◆ **WHAT IS BEING ASKED**: The response must consist of each line in the listing that has the word "error" in it.

>>

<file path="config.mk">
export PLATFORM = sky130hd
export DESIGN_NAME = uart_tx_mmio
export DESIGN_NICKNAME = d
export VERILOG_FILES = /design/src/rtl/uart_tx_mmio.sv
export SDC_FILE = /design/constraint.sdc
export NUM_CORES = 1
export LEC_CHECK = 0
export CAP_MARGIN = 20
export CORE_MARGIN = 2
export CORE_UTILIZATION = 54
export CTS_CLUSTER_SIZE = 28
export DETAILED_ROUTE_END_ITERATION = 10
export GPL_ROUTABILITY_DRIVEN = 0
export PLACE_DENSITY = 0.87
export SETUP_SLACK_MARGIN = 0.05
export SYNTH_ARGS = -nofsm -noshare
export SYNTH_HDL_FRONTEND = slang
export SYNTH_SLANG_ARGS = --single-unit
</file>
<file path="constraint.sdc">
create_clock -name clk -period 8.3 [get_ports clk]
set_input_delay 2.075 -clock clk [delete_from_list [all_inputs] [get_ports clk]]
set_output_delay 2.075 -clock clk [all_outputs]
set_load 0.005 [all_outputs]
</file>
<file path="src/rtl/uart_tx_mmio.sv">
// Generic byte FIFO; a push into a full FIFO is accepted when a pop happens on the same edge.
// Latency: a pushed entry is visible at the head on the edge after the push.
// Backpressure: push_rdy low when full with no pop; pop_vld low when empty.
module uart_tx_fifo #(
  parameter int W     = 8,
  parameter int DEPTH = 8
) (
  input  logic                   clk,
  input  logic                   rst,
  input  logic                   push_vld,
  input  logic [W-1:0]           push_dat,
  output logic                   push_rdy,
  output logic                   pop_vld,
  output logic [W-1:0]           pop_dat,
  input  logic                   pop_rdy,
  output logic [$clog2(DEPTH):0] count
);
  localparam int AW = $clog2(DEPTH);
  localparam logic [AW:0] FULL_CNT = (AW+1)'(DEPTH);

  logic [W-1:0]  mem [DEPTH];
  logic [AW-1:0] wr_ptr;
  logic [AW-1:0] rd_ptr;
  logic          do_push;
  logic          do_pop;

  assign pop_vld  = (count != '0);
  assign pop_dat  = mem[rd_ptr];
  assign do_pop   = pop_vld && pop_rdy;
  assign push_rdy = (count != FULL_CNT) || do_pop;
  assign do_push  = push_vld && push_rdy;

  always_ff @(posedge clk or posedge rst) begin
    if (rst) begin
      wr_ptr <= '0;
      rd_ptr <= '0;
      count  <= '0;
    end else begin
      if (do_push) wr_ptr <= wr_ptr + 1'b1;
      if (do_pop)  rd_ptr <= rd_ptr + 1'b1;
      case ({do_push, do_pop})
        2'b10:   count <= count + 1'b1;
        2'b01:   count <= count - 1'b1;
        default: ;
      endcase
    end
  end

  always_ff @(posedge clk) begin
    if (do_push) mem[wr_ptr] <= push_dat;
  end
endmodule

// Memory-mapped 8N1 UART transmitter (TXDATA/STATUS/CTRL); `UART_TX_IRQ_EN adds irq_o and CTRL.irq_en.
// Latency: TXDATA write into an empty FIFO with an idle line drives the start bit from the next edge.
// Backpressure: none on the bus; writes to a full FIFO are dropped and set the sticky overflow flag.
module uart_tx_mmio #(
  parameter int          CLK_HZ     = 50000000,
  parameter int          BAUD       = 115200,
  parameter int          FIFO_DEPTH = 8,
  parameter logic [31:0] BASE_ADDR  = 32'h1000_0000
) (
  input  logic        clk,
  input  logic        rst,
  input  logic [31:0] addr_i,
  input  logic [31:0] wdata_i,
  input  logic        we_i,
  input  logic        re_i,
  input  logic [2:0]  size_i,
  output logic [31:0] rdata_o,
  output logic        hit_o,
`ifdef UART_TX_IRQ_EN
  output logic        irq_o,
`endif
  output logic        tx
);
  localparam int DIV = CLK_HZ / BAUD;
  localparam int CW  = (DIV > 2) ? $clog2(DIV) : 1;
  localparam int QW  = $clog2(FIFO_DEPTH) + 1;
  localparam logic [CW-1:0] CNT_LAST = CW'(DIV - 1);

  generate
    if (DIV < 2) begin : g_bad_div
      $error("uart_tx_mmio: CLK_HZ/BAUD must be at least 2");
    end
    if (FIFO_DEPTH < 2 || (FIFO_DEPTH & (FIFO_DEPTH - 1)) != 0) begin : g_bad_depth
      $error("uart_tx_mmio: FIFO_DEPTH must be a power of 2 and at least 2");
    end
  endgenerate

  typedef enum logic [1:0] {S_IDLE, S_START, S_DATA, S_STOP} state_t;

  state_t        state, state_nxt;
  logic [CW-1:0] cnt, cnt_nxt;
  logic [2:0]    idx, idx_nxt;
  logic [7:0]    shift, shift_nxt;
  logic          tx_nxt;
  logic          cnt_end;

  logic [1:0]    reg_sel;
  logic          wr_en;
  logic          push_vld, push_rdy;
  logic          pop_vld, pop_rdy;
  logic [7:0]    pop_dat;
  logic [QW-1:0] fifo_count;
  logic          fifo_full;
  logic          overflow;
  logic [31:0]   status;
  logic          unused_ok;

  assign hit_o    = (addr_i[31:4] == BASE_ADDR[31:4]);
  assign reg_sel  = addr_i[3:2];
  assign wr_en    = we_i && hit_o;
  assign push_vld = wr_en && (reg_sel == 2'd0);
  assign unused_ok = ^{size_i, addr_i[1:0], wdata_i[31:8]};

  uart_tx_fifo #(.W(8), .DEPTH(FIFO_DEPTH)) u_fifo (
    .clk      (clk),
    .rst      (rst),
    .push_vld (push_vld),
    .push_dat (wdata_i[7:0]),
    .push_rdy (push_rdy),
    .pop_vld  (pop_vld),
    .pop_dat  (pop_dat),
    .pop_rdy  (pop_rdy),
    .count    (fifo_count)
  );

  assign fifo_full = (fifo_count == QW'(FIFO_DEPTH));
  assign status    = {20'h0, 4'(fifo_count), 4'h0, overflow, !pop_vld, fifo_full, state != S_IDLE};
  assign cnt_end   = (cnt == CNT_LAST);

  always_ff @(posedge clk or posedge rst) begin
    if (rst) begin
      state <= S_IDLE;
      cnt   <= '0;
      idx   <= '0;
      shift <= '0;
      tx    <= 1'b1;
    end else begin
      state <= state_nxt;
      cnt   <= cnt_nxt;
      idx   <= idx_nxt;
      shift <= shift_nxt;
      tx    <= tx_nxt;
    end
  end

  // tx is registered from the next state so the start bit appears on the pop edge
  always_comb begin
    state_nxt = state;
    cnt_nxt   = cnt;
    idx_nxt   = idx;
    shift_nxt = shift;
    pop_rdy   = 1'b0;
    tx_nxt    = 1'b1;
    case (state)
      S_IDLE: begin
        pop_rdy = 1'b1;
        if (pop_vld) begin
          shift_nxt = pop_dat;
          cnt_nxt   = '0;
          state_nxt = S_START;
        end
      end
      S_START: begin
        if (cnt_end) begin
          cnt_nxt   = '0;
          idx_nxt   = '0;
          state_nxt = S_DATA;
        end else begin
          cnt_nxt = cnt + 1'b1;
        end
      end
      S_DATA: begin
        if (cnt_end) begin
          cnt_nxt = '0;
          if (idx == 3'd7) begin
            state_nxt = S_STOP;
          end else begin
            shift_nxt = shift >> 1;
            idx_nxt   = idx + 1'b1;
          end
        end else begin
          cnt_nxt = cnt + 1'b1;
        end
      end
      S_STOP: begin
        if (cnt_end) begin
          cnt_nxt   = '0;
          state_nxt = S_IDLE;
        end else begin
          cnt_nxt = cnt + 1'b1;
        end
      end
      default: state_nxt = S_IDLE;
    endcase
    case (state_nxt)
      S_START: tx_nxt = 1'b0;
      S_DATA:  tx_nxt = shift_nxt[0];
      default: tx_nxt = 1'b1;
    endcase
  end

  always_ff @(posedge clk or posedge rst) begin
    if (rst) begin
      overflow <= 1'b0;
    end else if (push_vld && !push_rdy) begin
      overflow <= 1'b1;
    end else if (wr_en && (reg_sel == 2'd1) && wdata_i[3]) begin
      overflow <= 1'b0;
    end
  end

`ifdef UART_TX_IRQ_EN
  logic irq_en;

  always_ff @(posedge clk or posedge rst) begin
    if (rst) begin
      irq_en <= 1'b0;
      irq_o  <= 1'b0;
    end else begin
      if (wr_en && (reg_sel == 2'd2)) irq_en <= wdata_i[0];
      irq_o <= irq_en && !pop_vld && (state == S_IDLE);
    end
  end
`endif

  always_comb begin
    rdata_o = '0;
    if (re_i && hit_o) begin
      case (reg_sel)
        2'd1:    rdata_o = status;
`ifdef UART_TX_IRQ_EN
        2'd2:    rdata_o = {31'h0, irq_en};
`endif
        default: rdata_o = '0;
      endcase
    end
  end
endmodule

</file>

<<

◆ **ANSWER BOX**:
      $error("uart_tx_mmio: CLK_HZ/BAUD must be at least 2");
      $error("uart_tx_mmio: FIFO_DEPTH must be a power of 2 and at least 2");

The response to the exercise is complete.